Nonostante sia largamente diffusa, anche grazie alle tante differenti funzionalità concesse3 ai propri utenti, ed alla sua semplicità di utilizzo e versatilità, Telegram presenta numerose problematiche sotto il profilo della sicurezza delle chat.

Innanzitutto, è una delle poche applicazioni di messaggistica istantanea che non prevede l’applicazione, di default, della crittografia end-to-end, richiedendo l’attivazione da parte dell’utente di una “chat segreta”.

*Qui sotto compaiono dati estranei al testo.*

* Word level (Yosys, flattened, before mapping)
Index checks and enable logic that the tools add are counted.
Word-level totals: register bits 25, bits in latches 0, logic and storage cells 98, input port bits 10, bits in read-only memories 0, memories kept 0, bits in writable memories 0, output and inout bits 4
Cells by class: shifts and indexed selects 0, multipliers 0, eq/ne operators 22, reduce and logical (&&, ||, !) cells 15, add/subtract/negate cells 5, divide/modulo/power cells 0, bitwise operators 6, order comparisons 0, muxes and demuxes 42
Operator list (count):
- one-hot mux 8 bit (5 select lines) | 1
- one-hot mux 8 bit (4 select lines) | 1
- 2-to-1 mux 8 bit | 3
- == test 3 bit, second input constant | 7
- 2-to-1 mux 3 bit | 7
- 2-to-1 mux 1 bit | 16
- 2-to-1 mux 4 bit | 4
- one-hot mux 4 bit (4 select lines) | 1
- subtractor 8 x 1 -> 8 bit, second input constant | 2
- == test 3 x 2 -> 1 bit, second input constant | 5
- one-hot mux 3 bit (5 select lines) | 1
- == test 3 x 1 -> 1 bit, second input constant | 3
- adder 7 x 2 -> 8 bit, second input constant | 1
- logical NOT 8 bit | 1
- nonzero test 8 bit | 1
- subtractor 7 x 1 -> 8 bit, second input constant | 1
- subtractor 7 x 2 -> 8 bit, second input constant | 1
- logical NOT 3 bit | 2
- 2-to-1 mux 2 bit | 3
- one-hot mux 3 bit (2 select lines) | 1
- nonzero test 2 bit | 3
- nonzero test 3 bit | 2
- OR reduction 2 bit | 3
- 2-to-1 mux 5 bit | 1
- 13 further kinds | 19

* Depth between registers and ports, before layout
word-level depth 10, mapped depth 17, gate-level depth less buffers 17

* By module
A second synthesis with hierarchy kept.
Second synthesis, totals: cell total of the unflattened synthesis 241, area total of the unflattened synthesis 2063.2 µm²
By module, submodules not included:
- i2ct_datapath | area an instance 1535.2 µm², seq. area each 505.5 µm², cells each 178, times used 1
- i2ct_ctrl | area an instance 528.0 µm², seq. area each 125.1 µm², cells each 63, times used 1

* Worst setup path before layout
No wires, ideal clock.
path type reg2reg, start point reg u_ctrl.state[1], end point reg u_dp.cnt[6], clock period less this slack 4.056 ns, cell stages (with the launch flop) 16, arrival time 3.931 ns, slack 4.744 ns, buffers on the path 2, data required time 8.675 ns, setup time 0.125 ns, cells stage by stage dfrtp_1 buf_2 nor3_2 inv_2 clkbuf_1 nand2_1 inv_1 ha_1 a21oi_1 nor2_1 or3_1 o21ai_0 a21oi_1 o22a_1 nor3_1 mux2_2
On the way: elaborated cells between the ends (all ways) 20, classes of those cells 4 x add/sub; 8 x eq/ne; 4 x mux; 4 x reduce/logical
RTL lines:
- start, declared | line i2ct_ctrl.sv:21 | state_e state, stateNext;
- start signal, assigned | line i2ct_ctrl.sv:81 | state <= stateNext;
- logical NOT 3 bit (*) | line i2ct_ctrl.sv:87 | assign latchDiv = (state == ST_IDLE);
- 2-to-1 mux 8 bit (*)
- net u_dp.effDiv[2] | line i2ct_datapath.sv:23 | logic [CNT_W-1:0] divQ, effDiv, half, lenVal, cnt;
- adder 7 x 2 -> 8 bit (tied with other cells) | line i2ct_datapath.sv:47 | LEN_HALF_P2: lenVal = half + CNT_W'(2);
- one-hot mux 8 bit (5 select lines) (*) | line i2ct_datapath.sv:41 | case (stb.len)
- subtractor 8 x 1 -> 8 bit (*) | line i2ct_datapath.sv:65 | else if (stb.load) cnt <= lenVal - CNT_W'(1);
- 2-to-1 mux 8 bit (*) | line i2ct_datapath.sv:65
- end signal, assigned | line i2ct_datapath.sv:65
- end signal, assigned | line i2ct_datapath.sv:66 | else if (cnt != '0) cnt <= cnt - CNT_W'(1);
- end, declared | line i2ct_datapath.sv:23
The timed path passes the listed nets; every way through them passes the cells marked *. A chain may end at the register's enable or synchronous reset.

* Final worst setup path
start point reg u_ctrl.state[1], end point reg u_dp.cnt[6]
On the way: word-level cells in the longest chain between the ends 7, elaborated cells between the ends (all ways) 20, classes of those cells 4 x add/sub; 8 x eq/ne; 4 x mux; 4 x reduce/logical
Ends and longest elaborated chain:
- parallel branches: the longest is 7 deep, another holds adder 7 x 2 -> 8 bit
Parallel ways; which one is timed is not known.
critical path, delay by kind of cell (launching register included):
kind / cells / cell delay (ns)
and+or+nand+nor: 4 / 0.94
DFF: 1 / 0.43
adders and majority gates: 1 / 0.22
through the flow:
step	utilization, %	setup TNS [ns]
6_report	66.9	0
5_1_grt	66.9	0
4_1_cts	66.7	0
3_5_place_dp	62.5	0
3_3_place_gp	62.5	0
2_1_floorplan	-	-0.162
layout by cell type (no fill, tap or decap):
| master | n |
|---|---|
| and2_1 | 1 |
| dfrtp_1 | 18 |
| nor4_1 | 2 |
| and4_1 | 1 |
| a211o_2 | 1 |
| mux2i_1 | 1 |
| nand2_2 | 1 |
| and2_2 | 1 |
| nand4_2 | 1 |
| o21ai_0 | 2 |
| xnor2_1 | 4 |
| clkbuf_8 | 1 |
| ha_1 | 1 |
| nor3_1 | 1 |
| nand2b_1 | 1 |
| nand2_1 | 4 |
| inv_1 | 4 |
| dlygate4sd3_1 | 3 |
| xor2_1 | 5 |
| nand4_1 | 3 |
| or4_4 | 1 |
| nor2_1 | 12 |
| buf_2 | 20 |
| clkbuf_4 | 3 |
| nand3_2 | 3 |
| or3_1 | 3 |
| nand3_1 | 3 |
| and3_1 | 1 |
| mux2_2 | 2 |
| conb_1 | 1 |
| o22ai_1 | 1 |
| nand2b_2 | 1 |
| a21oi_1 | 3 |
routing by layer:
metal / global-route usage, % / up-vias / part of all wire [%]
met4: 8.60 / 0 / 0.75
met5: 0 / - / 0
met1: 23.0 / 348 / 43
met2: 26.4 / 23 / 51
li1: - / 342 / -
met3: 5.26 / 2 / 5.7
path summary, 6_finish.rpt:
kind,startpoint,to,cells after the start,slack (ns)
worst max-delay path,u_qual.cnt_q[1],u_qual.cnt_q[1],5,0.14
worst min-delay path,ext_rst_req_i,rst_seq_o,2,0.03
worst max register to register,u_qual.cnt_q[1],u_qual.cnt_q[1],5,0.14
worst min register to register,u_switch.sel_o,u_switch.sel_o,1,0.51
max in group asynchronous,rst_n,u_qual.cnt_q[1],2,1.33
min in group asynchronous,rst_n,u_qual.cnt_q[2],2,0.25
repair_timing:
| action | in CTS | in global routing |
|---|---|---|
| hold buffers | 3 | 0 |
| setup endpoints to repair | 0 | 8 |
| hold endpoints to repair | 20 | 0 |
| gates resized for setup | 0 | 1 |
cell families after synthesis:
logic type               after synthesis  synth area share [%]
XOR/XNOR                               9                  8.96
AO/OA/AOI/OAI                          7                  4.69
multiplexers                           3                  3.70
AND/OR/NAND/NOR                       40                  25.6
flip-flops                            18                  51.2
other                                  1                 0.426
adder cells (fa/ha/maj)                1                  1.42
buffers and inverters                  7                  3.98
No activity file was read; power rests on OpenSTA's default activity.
**src/rtl/amo_pkg.sv**
```systemverilog
package amo_pkg;

    typedef enum logic [3:0] {
        K_ADD, K_XOR, K_OR, K_AND,
        K_UMAX, K_SMAX, K_UMIN, K_SMIN,
        K_SWAP, K_CSNE, K_INCB, K_INCE,
        K_DECB, K_TWIN, K_ILL
    } amo_kind_e;

    typedef enum logic [2:0] {
        S_IDLE, S_RD0, S_RD1, S_LATCH, S_WR0, S_WR1, S_FIN
    } amo_state_e;

endpackage

```
**src/rtl/amo_decode.sv**
```systemverilog
module amo_decode
    import amo_pkg::*;
(
    input  logic [4:0] func,
    input  logic       store,
    output amo_kind_e  kind,
    output logic       pair,
    output logic       down,
    output logic       legal
);

    always_comb begin
        case (func)
            5'b00000: kind = K_ADD;
            5'b00001: kind = K_XOR;
            5'b00010: kind = K_OR;
            5'b00011: kind = K_AND;
            5'b00100: kind = K_UMAX;
            5'b00101: kind = K_SMAX;
            5'b00110: kind = K_UMIN;
            5'b00111: kind = K_SMIN;
            5'b01000: kind = store ? K_ILL : K_SWAP;
            5'b10000: kind = store ? K_ILL : K_CSNE;
            5'b11000: kind = store ? K_TWIN : K_INCB;
            5'b11001: kind = store ? K_ILL : K_INCE;
            5'b11100: kind = store ? K_ILL : K_DECB;
            default:  kind = K_ILL;
        endcase
    end

    assign pair  = (kind == K_INCB) || (kind == K_INCE) ||
                   (kind == K_DECB) || (kind == K_TWIN);
    assign down  = (kind == K_DECB);
    assign legal = (kind != K_ILL);

endmodule

```
**src/rtl/amo_alu.sv**
```systemverilog
module amo_alu
    import amo_pkg::*;
#(
    parameter int DATA_W = 64
) (
    input  amo_kind_e          kind,
    input  logic               dw,
    input  logic [DATA_W-1:0]  w0,
    input  logic [DATA_W-1:0]  w1,
    input  logic [DATA_W-1:0]  opa,
    input  logic [DATA_W-1:0]  opb,
    output logic [DATA_W-1:0]  new_val,
    output logic [DATA_W-1:0]  ret_val,
    output logic               wr
);

    localparam int HALF_W = DATA_W / 2;

    logic [DATA_W-1:0] mask, min_neg, old, a, ko, ka;
    logic              s_gt;

    assign mask    = dw ? {DATA_W{1'b1}} : {{HALF_W{1'b0}}, {HALF_W{1'b1}}};
    assign min_neg = dw ? {1'b1, {(DATA_W-1){1'b0}}}
                        : {{HALF_W{1'b0}}, 1'b1, {(HALF_W-1){1'b0}}};
    assign old     = (kind == K_DECB) ? w1 : w0;
    assign a       = opa & mask;
    assign ko      = dw ? old : {{HALF_W{old[HALF_W-1]}}, old[HALF_W-1:0]};
    assign ka      = dw ? a   : {{HALF_W{a[HALF_W-1]}},   a[HALF_W-1:0]};
    assign s_gt    = $signed(ko) > $signed(ka);

    always_comb begin
        new_val = '0;
        ret_val = old;
        wr      = 1'b0;
        unique case (kind)
            K_ADD:  begin new_val = (old + a) & mask;     wr = 1'b1; end
            K_XOR:  begin new_val = old ^ a;              wr = 1'b1; end
            K_OR:   begin new_val = old | a;              wr = 1'b1; end
            K_AND:  begin new_val = old & a;              wr = 1'b1; end
            K_UMAX: begin new_val = (old > a) ? old : a;  wr = 1'b1; end
            K_SMAX: begin new_val = s_gt ? old : a;       wr = 1'b1; end
            K_UMIN: begin new_val = (old < a) ? old : a;  wr = 1'b1; end
            K_SMIN: begin new_val = s_gt ? a : old;       wr = 1'b1; end
            K_SWAP: begin new_val = a;                    wr = 1'b1; end
            K_CSNE: begin new_val = opb & mask;           wr = (old != a); end
            K_INCB: begin
                new_val = (old + 1'b1) & mask;
                wr      = (w0 != w1);
                if (w0 == w1) ret_val = min_neg;
            end
            K_INCE: begin
                new_val = (old + 1'b1) & mask;
                wr      = (w0 == w1);
                if (w0 != w1) ret_val = min_neg;
            end
            K_DECB: begin
                new_val = (old - 1'b1) & mask;
                wr      = (w0 != w1);
                if (w0 == w1) ret_val = min_neg;
            end
            K_TWIN: begin new_val = a;                    wr = (w0 == w1); end
            default: ret_val = '0;
        endcase
    end

endmodule

```
**src/rtl/amo_unit.sv**
```systemverilog
module amo_unit
    import amo_pkg::*;
#(
    parameter int ADDR_W = 32,
    parameter int DATA_W = 64
) (
    input  logic              clk,
    input  logic              rst_n,
    input  logic              req_valid,
    input  logic [4:0]        req_func,
    input  logic              req_store,
    input  logic              req_dw,
    input  logic [ADDR_W-1:0] req_addr,
    input  logic [DATA_W-1:0] req_opa,
    input  logic [DATA_W-1:0] req_opb,
    output logic              busy,
    output logic              done,
    output logic              illegal,
    output logic [DATA_W-1:0] result,
    output logic              mem_en,
    output logic              mem_we,
    output logic              mem_dw,
    output logic [ADDR_W-1:0] mem_addr,
    output logic [DATA_W-1:0] mem_wdata,
    input  logic [DATA_W-1:0] mem_rdata
);

    localparam int HALF_W = DATA_W / 2;
    localparam int BYTES  = DATA_W / 8;

    amo_state_e        state, state_nx;
    amo_kind_e         dec_kind, q_kind;
    logic              dec_pair, dec_down, dec_legal;
    logic              q_pair, q_down, q_ill, q_store, q_dw, q_twin_wr;
    logic [ADDR_W-1:0] q_ea, step, addr_lo, addr_hi;
    logic [DATA_W-1:0] q_opa, q_opb, q_w0, q_w1, q_res, mask, rd_m;
    logic [DATA_W-1:0] alu_new, alu_ret;
    logic              alu_wr;

    amo_decode u_dec (
        .func  (req_func),
        .store (req_store),
        .kind  (dec_kind),
        .pair  (dec_pair),
        .down  (dec_down),
        .legal (dec_legal)
    );

    amo_alu #(.DATA_W(DATA_W)) u_alu (
        .kind    (q_kind),
        .dw      (q_dw),
        .w0      (q_w0),
        .w1      (q_w1),
        .opa     (q_opa),
        .opb     (q_opb),
        .new_val (alu_new),
        .ret_val (alu_ret),
        .wr      (alu_wr)
    );

    assign mask    = q_dw ? {DATA_W{1'b1}} : {{HALF_W{1'b0}}, {HALF_W{1'b1}}};
    assign rd_m    = mem_rdata & mask;
    assign step    = q_dw ? ADDR_W'(BYTES) : ADDR_W'(BYTES / 2);
    assign addr_lo = q_down ? q_ea - step : q_ea;
    assign addr_hi = q_down ? q_ea : q_ea + step;

    // State register
    always_ff @(posedge clk) begin
        if (!rst_n) state <= S_IDLE;
        else        state <= state_nx;
    end

    // Next-state logic
    always_comb begin
        state_nx = state;
        unique case (state)
            S_IDLE:  if (req_valid) state_nx = dec_legal ? S_RD0 : S_FIN;
            S_RD0:   state_nx = q_pair ? S_RD1 : S_LATCH;
            S_RD1:   state_nx = S_LATCH;
            S_LATCH: state_nx = S_WR0;
            S_WR0:   state_nx = (q_kind == K_TWIN) ? S_WR1 : S_FIN;
            S_WR1:   state_nx = S_FIN;
            S_FIN:   state_nx = S_IDLE;
            default: state_nx = S_IDLE;
        endcase
    end

    // Request and data registers
    always_ff @(posedge clk) begin
        if (!rst_n) begin
            q_kind    <= K_ILL;
            q_pair    <= 1'b0;
            q_down    <= 1'b0;
            q_ill     <= 1'b0;
            q_store   <= 1'b0;
            q_dw      <= 1'b0;
            q_twin_wr <= 1'b0;
            q_ea      <= '0;
            q_opa     <= '0;
            q_opb     <= '0;
            q_w0      <= '0;
            q_w1      <= '0;
            q_res     <= '0;
        end else begin
            unique case (state)
                S_IDLE: if (req_valid) begin
                    q_kind  <= dec_kind;
                    q_pair  <= dec_pair;
                    q_down  <= dec_down;
                    q_ill   <= !dec_legal;
                    q_store <= req_store;
                    q_dw    <= req_dw;
                    q_ea    <= req_addr;
                    q_opa   <= req_opa;
                    q_opb   <= req_opb;
                    q_res   <= '0;
                end
                S_RD1:   q_w0 <= rd_m;
                S_LATCH: if (q_pair) q_w1 <= rd_m;
                         else        q_w0 <= rd_m;
                S_WR0: begin
                    q_res     <= q_store ? '0 : alu_ret;
                    q_twin_wr <= alu_wr;
                end
                default: ;
            endcase
        end
    end

    // Outputs
    always_comb begin
        mem_en    = 1'b0;
        mem_we    = 1'b0;
        mem_addr  = q_ea;
        mem_wdata = '0;
        unique case (state)
            S_RD0: begin mem_en = 1'b1; mem_addr = addr_lo; end
            S_RD1: begin mem_en = 1'b1; mem_addr = addr_hi; end
            S_WR0: begin
                mem_en    = alu_wr;
                mem_we    = alu_wr;
                mem_addr  = q_ea;
                mem_wdata = alu_new;
            end
            S_WR1: begin
                mem_en    = q_twin_wr;
                mem_we    = q_twin_wr;
                mem_addr  = addr_hi;
                mem_wdata = q_opa & mask;
            end
            default: ;
        endcase
    end

    assign mem_dw  = q_dw;
    assign busy    = (state != S_IDLE);
    assign done    = (state == S_FIN);
    assign illegal = (state == S_FIN) && q_ill;
    assign result  = q_res;

endmodule

```
File: src/rtl/sio_cfg_table.sv
module sio_cfg_table
    import sio_cfg_pkg::*;
#(
    parameter logic [ENTRIES-1:0] LOCK_MASK = ENTRIES'(1) << SLOT_DEVID
) (
    input  logic  clk,
    input  logic  rst,
    input  logic  we,
    input  idx_t  waddr,
    input  byte_t wdata,
    input  idx_t  raddr,
    output byte_t rdata
);

    byte_t mem [ENTRIES];
    logic  wr_allowed;

    assign wr_allowed = we && !LOCK_MASK[waddr];

    always_ff @(posedge clk) begin
        if (rst) begin
            for (int i = 0; i < ENTRIES; i++) mem[i] <= slot_reset_value(idx_t'(i));
        end else if (wr_allowed) begin
            mem[waddr] <= wdata;
        end
    end

    assign rdata = mem[raddr];

    // an accepted write lands in the addressed slot
    assert_store_R2: assert property (@(posedge clk) disable iff (rst)
        (we && !LOCK_MASK[waddr]) |=> mem[$past(waddr)] == $past(wdata));

    // a protected slot keeps its value across a write attempt
    assert_locked_R6: assert property (@(posedge clk) disable iff (rst)
        (we && LOCK_MASK[waddr]) |=> mem[$past(waddr)] == $past(mem[waddr]));

endmodule
--- src/rtl/lcd_timing_gen.sv ---
module lcd_timing_gen #(
  parameter int CW = 8,
  parameter int LW = 11
) (
  input  logic        clk,
  input  logic        rst_n,
  input  logic        dot_en,
  input  logic        run_req,
  input  logic        cfg_we,
  input  logic [2:0]  cfg_addr,
  input  logic [31:0] cfg_wdata,
  output logic        hsync_o,
  output logic        vsync_o,
  output logic        de_o,
  output logic        edge_pol_o,
  output logic        wr_pol_o,
  output logic        frame_start_o,
  output logic        vsync_end_o,
  output logic [1:0]  pwr_st_o
);

  localparam logic [1:0] PS_OFF = 2'd0, PS_DRAIN = 2'd1, PS_RUN = 2'd3;
  localparam logic [2:0] A_HTOT = 3'd0, A_HSYN = 3'd1, A_VTOT = 3'd2,
                         A_VSYN = 3'd3, A_MODE = 3'd4;
  localparam logic [CW:0]   H1 = 1;
  localparam logic [LW:0]   V1 = 1;
  localparam logic [CW-1:0] C1 = 1;
  localparam logic [LW-1:0] L1 = 1;

  typedef struct packed {
    logic [CW-1:0] htot, hdsp, hsp, hsw;
    logic [LW-1:0] vtot, vdsp, vsp, vsw;
    logic [4:0]    mode;
  } cfg_t;

  cfg_t sh, nx, act;
  logic [1:0]    pwr;
  logic [2:0]    sub;
  logic [CW-1:0] hc;
  logic [LW-1:0] ln, ln_nx;
  logic          fs_q, ve_q;
  logic          unused_wdata;

  assign unused_wdata = ^cfg_wdata;

  always_comb begin
    nx = sh;
    if (cfg_we) begin
      case (cfg_addr)
        A_HTOT: begin nx.htot = cfg_wdata[CW-1:0]; nx.hdsp = cfg_wdata[16 +: CW]; end
        A_HSYN: begin nx.hsp  = cfg_wdata[CW-1:0]; nx.hsw  = cfg_wdata[16 +: CW]; end
        A_VTOT: begin nx.vtot = cfg_wdata[LW-1:0]; nx.vdsp = cfg_wdata[16 +: LW]; end
        A_VSYN: begin nx.vsp  = cfg_wdata[LW-1:0]; nx.vsw  = cfg_wdata[16 +: LW]; end
        A_MODE: nx.mode = cfg_wdata[28:24];
        default: ;
      endcase
    end
  end

  wire run      = pwr != PS_OFF;
  wire step     = run && dot_en;
  wire h_last   = ({1'b0, hc} + H1) >= {1'b0, act.htot};
  wire v_last   = ({1'b0, ln} + V1) >= {1'b0, act.vtot};
  wire last_dot = (sub == 3'd7) && h_last;
  wire wrap     = step && last_dot && v_last;
  wire halt     = (pwr == PS_DRAIN) && !run_req;
  wire load     = !run || wrap;
  wire [LW:0] vend = {1'b0, act.vsp} + {1'b0, act.vsw} - V1;

  assign ln_nx = v_last ? '0 : ln + L1;

  always_ff @(posedge clk) begin
    if (!rst_n) begin
      sh   <= '0;
      act  <= '0;
      pwr  <= PS_OFF;
      sub  <= '0;
      hc   <= '0;
      ln   <= '0;
      fs_q <= 1'b0;
      ve_q <= 1'b0;
    end else begin
      sh   <= nx;
      if (load) act <= nx;
      fs_q <= wrap && !halt;
      ve_q <= step && last_dot && (act.vsw != '0) && ({1'b0, ln_nx} == vend);
      if (step) begin
        sub <= sub + 3'd1;
        if (sub == 3'd7) begin
          if (h_last) begin
            hc <= '0;
            ln <= ln_nx;
          end else begin
            hc <= hc + C1;
          end
        end
      end
      case (pwr)
        PS_OFF:   if (run_req) pwr <= PS_RUN;
        PS_RUN:   if (!run_req) pwr <= PS_DRAIN;
        PS_DRAIN: if (run_req) pwr <= PS_RUN;
                  else if (wrap) pwr <= PS_OFF;
        default:  pwr <= PS_OFF;
      endcase
    end
  end

  wire hs_act = run && ({1'b0, hc} >= {1'b0, act.hsp}) &&
                ({1'b0, hc} < ({1'b0, act.hsp} + {1'b0, act.hsw}));
  wire vs_act = run && ({1'b0, ln} >= {1'b0, act.vsp}) &&
                ({1'b0, ln} < ({1'b0, act.vsp} + {1'b0, act.vsw}));
  wire de_act = run && (hc < act.hdsp) && (ln < act.vdsp);

  assign hsync_o       = hs_act ^ act.mode[3];
  assign vsync_o       = vs_act ^ act.mode[4];
  assign de_o          = de_act ^ act.mode[1];
  assign wr_pol_o      = act.mode[2];
  assign edge_pol_o    = act.mode[0];
  assign frame_start_o = fs_q;
  assign vsync_end_o   = ve_q;
  assign pwr_st_o      = pwr;

  a_r7_fs_single: assert property (@(posedge clk) disable iff (!rst_n)
    frame_start_o |=> !frame_start_o);
  a_r9_hold: assert property (@(posedge clk) disable iff (!rst_n)
    !dot_en |=> $stable({ln, hc, sub}));
  a_r10_start: assert property (@(posedge clk) disable iff (!rst_n)
    (pwr_st_o == PS_OFF && run_req) |=> (pwr_st_o == PS_RUN));
  a_r11_run_exit: assert property (@(posedge clk) disable iff (!rst_n)
    (pwr_st_o == PS_RUN) |=> (pwr_st_o == PS_RUN || pwr_st_o == PS_DRAIN));
  a_r11_no_code2: assert property (@(posedge clk) disable iff (!rst_n)
    pwr_st_o != 2'd2);
  a_r11_idle_origin: assert property (@(posedge clk) disable iff (!rst_n)
    (pwr_st_o == PS_OFF) |-> ({ln, hc, sub} == '0 && !frame_start_o));

endmodule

In assenza di tale espressa selezione, i dati saranno salvati in chiaro nei server di Telegram senza crittografia, e saranno accessibili anche da più dispositivi contemporaneamente. Uno dei punti di forza dell’applicazione, infatti, è quello di poter essere utilizzata senza soluzione di continuità, anche dalla versione Desktop (che, come detto, può soffrire anch’essa di vulnerabilità connesse all’eventuale presenza di virus trojan nel dispositivo).

In secondo luogo, l’algoritmo di crittografia proprietario utilizzato da Telegram è ritenuto dagli esperti particolarmente debole, seppur funzionale, e il codice sorgente è liberamente accessibile, in quanto open source.

Le principali vulnerabilità e i rischi di Whatsapp

Sebbene WhatsApp sia una delle applicazioni di messaggistica istantanea maggiormente diffuse, e sebbene faccia uso di sistemi di crittografia end-to-end, il suo utilizzo, specie all’interno di contesti aziendali, non è esente da rischi.

Le principali vulnerabilità di WhatsApp sono rappresentate dalla generazione di metadati e dalle modalità di backup delle chat.

Whatsapp, infatti, conserva i metadati delle conversazioni (ossia, il pacchetto di informazioni circa i dati scambiati) all’interno dei propri server, senza applicarvi sistemi di crittografia e per un tempo non precisato, con possibile esposizione ad attacchi informatici lato server.

A ciò si aggiunga la circostanza per cui agli allegati della chat non viene applicato nessun meccanismo di cifratura.

Anche i backup non sono protetti dai medesimi sistemi di crittografia end-to-end delle chat, bensì viene applicata una chiave di cifratura differente, condivisa con l’utente mediante SMS. Ne consegue che i dati contenuti nel backup sono particolarmente sensibili ad attacchi di SIM swap fraud.